» PROBLEM STATEMENT:
Where a line below has the string "multiplexers" in it, include it in the count, and give that count alone.

» INFORMATION SUPPLIED:
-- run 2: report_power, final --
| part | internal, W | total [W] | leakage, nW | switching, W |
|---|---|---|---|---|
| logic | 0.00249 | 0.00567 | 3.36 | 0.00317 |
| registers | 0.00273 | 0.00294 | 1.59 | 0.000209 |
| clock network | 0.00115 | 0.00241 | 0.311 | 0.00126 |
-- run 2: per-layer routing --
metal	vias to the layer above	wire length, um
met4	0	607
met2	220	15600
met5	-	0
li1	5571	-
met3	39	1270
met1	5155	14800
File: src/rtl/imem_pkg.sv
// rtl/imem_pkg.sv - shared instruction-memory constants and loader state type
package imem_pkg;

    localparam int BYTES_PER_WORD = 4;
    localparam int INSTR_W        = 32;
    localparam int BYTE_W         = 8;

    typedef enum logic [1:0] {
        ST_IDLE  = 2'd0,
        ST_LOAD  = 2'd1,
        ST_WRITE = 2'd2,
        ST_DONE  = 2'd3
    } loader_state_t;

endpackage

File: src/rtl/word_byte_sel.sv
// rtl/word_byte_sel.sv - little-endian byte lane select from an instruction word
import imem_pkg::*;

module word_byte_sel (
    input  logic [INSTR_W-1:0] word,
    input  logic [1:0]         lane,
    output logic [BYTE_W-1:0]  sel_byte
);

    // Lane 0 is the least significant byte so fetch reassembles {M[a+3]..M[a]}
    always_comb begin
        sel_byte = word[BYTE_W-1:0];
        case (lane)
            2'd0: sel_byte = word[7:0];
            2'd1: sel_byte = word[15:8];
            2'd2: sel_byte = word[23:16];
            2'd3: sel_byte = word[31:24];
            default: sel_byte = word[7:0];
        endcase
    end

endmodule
---
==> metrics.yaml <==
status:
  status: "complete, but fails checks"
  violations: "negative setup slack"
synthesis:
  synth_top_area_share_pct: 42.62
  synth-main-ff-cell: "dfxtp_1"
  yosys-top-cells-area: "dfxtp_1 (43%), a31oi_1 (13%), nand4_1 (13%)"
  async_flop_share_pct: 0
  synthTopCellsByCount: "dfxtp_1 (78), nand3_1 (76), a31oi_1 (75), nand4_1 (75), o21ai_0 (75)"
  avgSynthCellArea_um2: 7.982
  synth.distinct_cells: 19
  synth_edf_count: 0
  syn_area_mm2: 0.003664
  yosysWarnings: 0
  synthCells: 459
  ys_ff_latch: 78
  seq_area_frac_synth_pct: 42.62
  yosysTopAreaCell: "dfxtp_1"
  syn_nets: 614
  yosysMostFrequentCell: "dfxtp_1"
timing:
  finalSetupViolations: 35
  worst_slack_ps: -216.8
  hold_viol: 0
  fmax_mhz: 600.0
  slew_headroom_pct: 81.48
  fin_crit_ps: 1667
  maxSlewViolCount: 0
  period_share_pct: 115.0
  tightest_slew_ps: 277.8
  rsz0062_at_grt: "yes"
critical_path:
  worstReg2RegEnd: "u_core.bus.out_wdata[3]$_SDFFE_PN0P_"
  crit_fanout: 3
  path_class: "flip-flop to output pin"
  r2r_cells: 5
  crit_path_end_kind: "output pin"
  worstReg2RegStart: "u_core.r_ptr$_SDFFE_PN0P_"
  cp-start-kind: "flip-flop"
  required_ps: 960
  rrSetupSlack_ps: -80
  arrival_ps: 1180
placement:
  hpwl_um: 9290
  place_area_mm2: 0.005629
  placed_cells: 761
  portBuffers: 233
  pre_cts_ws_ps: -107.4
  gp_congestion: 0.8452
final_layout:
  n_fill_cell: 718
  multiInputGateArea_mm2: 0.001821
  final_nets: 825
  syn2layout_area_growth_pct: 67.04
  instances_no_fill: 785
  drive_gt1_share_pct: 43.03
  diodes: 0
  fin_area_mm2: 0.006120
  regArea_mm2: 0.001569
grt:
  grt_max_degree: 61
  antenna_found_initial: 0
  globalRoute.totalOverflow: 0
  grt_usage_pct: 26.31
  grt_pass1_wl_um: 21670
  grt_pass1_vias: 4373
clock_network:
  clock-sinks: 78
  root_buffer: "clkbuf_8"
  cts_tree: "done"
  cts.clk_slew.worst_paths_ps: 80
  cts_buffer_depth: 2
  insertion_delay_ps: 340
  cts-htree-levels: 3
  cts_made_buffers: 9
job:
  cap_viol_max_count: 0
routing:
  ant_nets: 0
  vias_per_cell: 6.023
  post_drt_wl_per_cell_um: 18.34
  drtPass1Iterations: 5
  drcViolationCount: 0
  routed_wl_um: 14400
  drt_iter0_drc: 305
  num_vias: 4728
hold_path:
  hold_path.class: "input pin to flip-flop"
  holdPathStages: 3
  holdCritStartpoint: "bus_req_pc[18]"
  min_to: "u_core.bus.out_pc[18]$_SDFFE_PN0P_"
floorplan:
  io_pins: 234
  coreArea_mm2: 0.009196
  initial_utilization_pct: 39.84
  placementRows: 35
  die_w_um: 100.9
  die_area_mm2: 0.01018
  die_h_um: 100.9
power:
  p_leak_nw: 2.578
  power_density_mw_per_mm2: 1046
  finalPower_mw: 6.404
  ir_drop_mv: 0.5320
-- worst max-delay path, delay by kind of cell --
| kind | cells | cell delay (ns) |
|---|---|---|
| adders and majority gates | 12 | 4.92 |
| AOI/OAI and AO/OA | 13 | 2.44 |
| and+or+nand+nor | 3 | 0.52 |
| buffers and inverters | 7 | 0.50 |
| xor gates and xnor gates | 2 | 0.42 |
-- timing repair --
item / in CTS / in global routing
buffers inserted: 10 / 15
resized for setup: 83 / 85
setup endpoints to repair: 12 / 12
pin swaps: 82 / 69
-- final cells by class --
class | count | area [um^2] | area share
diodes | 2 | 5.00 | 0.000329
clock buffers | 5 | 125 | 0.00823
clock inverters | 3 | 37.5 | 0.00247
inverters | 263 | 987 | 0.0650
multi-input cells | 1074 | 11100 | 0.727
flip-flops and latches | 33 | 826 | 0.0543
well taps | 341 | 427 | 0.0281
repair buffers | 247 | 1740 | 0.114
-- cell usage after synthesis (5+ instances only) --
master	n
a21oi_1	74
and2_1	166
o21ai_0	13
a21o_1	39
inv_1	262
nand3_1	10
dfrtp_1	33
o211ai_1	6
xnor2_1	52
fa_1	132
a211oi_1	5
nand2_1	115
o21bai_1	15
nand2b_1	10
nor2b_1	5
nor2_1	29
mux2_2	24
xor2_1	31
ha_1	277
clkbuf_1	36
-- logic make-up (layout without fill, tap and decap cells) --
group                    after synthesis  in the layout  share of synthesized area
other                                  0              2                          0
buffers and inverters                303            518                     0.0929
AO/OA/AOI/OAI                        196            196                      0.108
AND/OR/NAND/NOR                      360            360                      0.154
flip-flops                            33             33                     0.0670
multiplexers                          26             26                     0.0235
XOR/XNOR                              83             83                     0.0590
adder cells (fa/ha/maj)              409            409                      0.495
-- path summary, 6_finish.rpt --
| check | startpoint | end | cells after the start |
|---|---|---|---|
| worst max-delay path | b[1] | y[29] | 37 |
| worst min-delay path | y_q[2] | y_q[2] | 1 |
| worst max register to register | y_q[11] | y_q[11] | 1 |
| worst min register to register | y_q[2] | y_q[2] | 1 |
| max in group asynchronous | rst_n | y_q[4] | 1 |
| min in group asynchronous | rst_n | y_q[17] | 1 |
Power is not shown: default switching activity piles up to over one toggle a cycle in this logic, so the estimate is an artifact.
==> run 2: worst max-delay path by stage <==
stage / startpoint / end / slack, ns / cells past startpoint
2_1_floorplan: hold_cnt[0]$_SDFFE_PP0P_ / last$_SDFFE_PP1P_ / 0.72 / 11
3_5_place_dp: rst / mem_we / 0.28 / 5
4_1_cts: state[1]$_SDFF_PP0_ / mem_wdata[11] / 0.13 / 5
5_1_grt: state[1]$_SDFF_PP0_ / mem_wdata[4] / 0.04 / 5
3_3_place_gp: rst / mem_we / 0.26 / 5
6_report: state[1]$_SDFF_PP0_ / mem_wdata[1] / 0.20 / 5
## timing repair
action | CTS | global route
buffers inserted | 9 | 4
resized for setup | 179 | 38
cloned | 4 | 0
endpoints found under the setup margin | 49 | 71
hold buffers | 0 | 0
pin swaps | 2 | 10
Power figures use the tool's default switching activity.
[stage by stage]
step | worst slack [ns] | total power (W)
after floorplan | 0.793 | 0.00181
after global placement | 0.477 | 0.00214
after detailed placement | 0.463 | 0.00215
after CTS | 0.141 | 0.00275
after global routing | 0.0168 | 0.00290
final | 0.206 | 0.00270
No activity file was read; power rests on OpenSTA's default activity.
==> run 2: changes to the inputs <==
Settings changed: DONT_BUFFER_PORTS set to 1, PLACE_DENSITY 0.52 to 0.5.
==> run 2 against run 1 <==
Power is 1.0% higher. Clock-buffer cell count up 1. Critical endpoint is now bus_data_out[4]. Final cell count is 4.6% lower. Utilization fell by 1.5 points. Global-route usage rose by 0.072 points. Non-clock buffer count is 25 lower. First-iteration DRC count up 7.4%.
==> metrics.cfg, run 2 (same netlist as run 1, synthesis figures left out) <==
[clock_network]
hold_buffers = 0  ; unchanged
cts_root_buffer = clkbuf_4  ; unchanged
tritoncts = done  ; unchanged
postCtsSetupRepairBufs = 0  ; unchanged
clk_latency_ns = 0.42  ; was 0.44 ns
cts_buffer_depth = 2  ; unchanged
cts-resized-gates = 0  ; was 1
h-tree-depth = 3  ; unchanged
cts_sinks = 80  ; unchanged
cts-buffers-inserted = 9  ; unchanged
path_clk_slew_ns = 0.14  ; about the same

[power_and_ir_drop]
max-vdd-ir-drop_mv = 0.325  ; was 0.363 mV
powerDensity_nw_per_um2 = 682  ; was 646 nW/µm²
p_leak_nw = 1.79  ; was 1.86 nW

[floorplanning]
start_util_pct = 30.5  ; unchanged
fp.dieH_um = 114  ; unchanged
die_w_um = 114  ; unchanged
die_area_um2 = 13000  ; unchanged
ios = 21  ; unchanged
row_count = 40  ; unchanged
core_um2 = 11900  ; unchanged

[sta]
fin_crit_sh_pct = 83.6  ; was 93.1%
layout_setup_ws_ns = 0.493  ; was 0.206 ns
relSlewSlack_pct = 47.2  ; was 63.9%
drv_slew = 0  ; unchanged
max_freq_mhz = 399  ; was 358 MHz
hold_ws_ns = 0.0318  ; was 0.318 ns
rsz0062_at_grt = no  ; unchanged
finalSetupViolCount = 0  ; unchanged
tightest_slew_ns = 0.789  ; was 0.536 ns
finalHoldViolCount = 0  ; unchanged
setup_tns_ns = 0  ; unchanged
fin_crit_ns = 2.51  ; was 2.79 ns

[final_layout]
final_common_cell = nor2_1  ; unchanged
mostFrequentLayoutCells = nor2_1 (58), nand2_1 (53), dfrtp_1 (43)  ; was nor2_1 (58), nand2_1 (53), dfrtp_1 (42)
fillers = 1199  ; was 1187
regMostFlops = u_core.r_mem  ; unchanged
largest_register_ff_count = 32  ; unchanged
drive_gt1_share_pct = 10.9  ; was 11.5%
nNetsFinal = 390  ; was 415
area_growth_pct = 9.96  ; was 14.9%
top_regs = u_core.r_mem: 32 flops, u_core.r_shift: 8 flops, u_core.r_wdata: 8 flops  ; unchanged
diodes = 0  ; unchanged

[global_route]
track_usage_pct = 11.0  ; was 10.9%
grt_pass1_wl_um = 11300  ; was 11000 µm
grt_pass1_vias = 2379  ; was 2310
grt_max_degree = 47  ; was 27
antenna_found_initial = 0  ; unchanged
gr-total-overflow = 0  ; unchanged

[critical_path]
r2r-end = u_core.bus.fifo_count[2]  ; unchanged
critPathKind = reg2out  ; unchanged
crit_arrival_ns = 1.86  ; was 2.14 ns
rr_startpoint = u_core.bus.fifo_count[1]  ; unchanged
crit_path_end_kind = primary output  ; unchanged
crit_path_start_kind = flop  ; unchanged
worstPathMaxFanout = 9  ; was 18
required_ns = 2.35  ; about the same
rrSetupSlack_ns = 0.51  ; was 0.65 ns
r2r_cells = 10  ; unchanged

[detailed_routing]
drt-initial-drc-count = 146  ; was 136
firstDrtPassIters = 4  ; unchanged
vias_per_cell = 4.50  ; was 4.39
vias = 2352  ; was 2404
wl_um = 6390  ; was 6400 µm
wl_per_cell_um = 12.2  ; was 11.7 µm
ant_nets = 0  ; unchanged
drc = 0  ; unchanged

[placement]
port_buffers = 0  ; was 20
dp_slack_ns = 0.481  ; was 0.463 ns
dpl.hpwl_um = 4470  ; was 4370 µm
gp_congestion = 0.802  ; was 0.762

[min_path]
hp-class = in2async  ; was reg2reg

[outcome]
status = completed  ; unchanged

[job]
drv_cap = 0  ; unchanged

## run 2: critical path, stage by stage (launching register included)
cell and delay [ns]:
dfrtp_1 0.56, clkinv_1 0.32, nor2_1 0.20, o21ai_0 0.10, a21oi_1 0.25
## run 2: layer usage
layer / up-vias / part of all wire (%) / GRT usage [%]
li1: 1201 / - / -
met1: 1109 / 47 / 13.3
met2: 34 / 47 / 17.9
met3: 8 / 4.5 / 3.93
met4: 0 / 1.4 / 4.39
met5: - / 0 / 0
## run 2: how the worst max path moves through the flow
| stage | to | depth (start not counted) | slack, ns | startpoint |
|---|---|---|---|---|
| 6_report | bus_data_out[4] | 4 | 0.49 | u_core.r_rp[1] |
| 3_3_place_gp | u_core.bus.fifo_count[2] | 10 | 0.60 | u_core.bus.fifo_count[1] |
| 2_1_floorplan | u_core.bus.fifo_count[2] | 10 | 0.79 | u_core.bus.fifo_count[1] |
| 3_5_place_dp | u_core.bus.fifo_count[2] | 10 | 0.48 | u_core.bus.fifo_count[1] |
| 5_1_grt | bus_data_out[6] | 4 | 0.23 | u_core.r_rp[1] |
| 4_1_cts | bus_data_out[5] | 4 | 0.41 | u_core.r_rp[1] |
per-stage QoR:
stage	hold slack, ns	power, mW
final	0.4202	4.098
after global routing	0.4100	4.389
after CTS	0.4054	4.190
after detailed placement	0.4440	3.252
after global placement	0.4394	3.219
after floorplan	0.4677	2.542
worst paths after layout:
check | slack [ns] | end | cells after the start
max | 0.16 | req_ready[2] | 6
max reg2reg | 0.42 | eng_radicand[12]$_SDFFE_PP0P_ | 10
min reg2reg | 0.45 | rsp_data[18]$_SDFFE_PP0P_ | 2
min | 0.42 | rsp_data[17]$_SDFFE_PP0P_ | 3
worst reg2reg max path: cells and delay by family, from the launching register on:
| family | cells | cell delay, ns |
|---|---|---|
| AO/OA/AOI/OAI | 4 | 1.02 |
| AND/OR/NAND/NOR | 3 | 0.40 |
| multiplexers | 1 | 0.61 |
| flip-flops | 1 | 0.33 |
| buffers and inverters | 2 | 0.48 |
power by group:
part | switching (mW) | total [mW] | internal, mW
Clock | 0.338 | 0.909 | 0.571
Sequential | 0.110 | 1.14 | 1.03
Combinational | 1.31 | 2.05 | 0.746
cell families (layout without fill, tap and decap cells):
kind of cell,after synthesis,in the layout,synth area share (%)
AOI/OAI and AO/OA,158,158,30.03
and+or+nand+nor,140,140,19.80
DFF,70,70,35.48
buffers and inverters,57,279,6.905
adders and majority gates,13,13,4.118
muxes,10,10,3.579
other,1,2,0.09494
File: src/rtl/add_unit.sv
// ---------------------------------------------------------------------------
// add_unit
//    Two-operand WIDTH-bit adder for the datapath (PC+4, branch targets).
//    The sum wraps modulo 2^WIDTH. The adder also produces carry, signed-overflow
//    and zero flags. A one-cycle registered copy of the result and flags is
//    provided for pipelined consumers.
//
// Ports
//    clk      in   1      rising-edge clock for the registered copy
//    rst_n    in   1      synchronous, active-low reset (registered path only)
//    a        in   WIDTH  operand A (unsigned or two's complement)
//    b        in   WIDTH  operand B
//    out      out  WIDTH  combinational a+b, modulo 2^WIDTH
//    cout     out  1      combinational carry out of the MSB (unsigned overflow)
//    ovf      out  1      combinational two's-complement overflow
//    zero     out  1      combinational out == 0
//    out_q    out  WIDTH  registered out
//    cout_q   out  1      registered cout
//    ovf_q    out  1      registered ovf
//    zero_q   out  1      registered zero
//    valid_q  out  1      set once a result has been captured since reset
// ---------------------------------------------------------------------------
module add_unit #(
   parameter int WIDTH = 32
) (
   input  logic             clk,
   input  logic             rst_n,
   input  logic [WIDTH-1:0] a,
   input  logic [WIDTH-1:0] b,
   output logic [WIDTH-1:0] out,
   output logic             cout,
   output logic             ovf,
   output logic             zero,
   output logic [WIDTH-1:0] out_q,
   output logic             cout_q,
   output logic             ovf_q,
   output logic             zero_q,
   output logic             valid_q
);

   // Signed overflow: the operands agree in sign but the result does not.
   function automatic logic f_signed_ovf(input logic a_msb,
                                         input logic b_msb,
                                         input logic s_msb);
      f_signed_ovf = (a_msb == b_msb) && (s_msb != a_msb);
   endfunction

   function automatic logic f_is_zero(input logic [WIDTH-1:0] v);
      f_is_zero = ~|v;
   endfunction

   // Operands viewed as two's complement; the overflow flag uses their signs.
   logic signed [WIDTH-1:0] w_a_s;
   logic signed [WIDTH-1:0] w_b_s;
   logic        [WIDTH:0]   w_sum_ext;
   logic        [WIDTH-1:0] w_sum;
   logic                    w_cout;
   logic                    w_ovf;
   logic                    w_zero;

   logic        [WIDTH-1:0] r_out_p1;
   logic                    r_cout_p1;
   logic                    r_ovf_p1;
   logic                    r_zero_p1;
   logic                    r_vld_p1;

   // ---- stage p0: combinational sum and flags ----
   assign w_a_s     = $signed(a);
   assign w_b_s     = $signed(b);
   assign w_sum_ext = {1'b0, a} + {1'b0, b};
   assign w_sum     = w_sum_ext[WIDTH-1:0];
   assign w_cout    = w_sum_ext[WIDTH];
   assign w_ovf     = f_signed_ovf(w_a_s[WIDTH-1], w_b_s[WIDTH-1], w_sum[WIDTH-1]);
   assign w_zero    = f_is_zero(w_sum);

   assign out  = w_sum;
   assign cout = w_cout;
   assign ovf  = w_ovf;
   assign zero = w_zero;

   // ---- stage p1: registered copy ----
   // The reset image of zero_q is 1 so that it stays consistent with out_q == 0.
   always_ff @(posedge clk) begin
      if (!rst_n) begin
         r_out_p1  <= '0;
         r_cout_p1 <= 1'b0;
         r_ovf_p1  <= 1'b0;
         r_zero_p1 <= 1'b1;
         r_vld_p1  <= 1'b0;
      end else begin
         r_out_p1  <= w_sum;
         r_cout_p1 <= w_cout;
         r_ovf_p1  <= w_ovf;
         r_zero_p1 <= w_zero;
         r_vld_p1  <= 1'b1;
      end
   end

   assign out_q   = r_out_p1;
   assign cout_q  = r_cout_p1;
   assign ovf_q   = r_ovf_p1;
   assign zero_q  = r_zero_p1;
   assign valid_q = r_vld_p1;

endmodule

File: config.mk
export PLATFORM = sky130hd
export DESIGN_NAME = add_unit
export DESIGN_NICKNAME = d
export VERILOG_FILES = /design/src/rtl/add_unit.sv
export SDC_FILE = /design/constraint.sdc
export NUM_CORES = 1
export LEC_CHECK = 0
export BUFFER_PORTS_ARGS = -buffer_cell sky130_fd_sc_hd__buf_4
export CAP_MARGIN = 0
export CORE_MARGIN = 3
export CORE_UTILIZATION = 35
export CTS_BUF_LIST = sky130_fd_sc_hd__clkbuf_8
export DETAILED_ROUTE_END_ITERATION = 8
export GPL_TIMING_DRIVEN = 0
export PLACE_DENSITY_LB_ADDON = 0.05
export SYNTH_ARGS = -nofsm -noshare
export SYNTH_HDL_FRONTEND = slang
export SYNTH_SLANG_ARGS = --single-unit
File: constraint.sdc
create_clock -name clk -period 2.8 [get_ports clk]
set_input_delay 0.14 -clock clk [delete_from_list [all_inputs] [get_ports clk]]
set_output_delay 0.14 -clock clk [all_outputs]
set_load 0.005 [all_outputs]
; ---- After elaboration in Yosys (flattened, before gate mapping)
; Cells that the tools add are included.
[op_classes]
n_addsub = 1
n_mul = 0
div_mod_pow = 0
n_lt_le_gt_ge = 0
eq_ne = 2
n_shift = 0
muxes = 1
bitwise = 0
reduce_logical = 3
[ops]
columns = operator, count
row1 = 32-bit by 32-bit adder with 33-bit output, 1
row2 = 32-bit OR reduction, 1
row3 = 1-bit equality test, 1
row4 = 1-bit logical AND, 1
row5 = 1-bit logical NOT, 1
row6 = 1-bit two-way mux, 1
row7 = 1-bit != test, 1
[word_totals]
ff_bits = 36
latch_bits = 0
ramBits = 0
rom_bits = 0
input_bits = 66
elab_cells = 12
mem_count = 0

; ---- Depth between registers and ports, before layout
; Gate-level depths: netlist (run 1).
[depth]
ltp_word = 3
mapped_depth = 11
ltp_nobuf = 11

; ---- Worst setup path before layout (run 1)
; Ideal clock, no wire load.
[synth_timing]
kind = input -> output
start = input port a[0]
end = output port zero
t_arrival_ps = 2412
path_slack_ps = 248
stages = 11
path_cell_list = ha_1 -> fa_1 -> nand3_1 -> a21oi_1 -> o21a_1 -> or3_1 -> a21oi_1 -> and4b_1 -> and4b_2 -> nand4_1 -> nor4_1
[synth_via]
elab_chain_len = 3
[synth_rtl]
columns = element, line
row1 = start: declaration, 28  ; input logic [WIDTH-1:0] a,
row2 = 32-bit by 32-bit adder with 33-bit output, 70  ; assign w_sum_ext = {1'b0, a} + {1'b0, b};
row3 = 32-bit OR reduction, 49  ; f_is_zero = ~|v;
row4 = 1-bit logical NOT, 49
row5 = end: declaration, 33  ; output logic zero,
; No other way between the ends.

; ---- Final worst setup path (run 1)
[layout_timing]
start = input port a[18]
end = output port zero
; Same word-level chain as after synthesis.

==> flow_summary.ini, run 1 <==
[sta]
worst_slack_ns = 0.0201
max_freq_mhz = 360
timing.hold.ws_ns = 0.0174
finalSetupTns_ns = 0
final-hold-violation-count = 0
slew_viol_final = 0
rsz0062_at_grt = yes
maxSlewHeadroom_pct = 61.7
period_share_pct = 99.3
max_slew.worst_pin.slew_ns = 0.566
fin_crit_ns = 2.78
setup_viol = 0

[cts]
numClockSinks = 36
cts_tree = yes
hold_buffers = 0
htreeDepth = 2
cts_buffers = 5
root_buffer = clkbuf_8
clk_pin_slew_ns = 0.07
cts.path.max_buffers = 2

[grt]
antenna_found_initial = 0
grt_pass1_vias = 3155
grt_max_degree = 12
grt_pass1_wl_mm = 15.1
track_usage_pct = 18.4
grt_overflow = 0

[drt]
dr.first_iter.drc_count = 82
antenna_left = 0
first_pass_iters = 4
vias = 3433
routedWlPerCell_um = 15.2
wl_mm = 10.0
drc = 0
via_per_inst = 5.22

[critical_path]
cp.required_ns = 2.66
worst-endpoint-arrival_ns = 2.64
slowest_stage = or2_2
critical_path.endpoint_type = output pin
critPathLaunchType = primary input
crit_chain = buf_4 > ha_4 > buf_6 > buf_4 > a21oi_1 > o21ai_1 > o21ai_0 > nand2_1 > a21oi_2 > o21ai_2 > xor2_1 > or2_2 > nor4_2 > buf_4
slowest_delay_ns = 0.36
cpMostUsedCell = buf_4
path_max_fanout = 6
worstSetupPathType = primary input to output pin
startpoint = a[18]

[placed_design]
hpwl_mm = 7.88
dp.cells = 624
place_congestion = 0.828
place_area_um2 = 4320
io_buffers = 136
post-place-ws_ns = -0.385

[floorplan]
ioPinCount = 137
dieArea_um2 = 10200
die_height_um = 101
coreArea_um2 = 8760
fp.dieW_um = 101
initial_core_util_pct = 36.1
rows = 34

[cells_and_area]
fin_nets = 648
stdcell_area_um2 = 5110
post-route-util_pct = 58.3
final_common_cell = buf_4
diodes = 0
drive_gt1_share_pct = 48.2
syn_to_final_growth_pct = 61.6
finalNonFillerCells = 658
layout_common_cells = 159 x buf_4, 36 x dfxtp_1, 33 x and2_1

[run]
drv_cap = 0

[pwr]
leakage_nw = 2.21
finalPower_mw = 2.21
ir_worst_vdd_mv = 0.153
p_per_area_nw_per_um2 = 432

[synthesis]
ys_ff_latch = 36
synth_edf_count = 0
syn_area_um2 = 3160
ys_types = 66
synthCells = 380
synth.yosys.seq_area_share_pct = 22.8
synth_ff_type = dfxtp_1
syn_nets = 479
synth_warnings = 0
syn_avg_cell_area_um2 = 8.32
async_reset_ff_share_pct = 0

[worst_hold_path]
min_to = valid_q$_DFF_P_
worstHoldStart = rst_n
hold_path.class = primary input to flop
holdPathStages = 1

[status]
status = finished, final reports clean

» ANSWER BOX:
2